Campbell became a free agent after the 1976 season and signed a four-year contract with the Boston Red Sox. He finished with 13 wins, 9 losses, 31 saves, and an ERA of 2.96. He was selected for the AL All-Star team, and won both the AL Fireman of the Year (awarded by The Sporting News) and Rolaids Relief Man of the Year Award. Campbell was the first American league recipient of the Rolaids award, and the first two-time winner. Campbell experienced arm trouble in 1978, and was no longer the dominating closer he had been in 1976 and 1977.
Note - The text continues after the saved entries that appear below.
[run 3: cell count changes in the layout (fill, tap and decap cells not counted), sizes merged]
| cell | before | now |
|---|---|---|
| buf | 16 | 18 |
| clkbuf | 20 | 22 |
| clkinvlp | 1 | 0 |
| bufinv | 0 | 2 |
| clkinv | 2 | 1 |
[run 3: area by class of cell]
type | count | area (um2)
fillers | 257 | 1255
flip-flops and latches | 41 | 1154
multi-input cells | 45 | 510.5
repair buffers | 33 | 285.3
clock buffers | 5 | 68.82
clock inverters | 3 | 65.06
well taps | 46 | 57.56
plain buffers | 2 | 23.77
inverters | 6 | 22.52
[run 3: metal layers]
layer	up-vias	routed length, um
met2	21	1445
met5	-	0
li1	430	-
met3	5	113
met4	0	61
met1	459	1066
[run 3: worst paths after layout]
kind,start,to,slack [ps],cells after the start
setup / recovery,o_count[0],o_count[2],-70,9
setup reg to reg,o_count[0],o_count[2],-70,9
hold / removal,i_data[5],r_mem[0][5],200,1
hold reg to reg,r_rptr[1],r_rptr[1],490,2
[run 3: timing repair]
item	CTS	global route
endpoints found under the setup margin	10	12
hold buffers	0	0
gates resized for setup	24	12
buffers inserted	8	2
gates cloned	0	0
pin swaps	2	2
$ cat src/rtl/core/jets_ctrl.sv
`timescale 1ns / 1ps
// ----------------------------------------------------------------------------
// jets_ctrl
// Sequencer: loads a request, then alternates multiply and update phases
// until the datapath reports a stop, and strobes done once.
// ----------------------------------------------------------------------------
module jets_ctrl (
  input  logic                   clk,
  input  logic                   rst,
  input  logic                   start,
  input  jets_pkg::jets_status_t status,
  output jets_pkg::jets_cmd_t    cmd,
  output logic                   busy,
  output logic                   done
);
  import jets_pkg::*;

  logic [1:0] state;
  logic [1:0] state_next;
  logic       done_next;

  always_comb begin
    state_next = state;
    done_next  = 1'b0;
    cmd        = '0;
    case (state)
      ST_IDLE: begin
        if (start) begin
          cmd.load   = 1'b1;
          state_next = ST_MUL;
        end
      end
      ST_MUL: begin
        cmd.mul    = 1'b1;
        state_next = ST_ADD;
      end
      ST_ADD: begin
        cmd.add = 1'b1;
        if (status.stop) begin
          done_next  = 1'b1;
          state_next = ST_IDLE;
        end else begin
          state_next = ST_MUL;
        end
      end
      default: state_next = ST_IDLE;
    endcase
  end

  always_ff @(posedge clk) begin
    if (rst) begin
      state <= ST_IDLE;
      done  <= 1'b0;
    end else begin
      state <= state_next;
      done  <= done_next;
    end
  end

  assign busy = (state != ST_IDLE);

endmodule

$ cat config.mk
export PLATFORM = sky130hd
export DESIGN_NAME = jets_ctrl
export DESIGN_NICKNAME = d
export VERILOG_FILES = /design/src/rtl/core/jets_pkg.sv /design/src/rtl/core/jets_ctrl.sv
export SDC_FILE = /design/constraint.sdc
export NUM_CORES = 1
export LEC_CHECK = 0
export BUFFER_PORTS_ARGS = -buffer_cell sky130_fd_sc_hd__buf_4
export CAP_MARGIN = 10
export CORE_AREA = 4 4 41 43
export CTS_BUF_LIST = sky130_fd_sc_hd__clkbuf_8
export DETAILED_ROUTE_END_ITERATION = 10
export DIE_AREA = 0 0 45 47
export GPL_TIMING_DRIVEN = 0
export RECOVER_POWER = 100
export SLEW_MARGIN = 15
export SYNTH_ARGS = -nofsm -noshare
export SYNTH_HDL_FRONTEND = slang
export SYNTH_SLANG_ARGS = --single-unit
$ cat constraint.sdc
create_clock -name clk -period 0.8 [get_ports clk]
set_input_delay 0.12 -clock clk [delete_from_list [all_inputs] [get_ports clk]]
set_output_delay 0.12 -clock clk [all_outputs]
set_load 0.02 [all_outputs]
`config.mk`:
```
export PLATFORM = sky130hd
export DESIGN_NAME = i2c_master_register_access_top
export DESIGN_NICKNAME = d
export VERILOG_FILES = /design/src/hdl/i2cm_pkg.sv /design/src/hdl/i2cm_cfg.sv /design/src/hdl/i2cm_seq.sv /design/src/hdl/i2c_master_register_access_top.sv
export VERILOG_INCLUDE_DIRS = /design/src /design/src/hdl
export SDC_FILE = /design/constraint.sdc
export NUM_CORES = 1
export LEC_CHECK = 0
export CORE_MARGIN = 4
export CORE_UTILIZATION = 60
export CTS_CLUSTER_SIZE = 8
export DETAILED_ROUTE_END_ITERATION = 10
export DONT_BUFFER_PORTS = 1
export PLACE_DENSITY_LB_ADDON = 0.05
export SYNTH_ARGS = -nofsm -noshare
export SYNTH_HDL_FRONTEND = slang
export SYNTH_SLANG_ARGS = --single-unit
```
`constraint.sdc`:
```
create_clock -name clk -period 7.19 [get_ports clk]
set_input_delay 1.438 -clock clk [delete_from_list [all_inputs] [get_ports clk]]
set_output_delay 1.438 -clock clk [all_outputs]
set_load 0.03 [all_outputs]
```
On March 26, 1984, the Cubs traded Campbell and Mike Diaz to the Philadelphia Phillies for Gary Matthews, Porfi Altamirano, and Bob Dernier. On April 6, 1985, the Phillies traded Campbell and Iván DeJesús to the St. Louis Cardinals for Dave Rucker. He was released by the Cardinals after the 1985 season and signed with the Detroit Tigers for the 1986 season. He signed with the Montreal Expos for the 1987 season, but was released on May 1.

==Later life and death==
After leaving the major leagues, Campbell spent two seasons with the Senior Professional Baseball Association. According to 1987 news articles, Campbell was among those who were swindled by sports agent LaRue Harcourt, and lost approximately $800,000. He remained involved in baseball, and served on the coaching staff of the Milwaukee Brewers in 1999. In retirement, he was a resident of the Chicago area. He also coached for the Red Sox organization and was a volunteer coach for youth baseball leagues.

Campbell died from cancer under hospice care in Palatine, Illinois, on January 6, 2023, at the age of 74.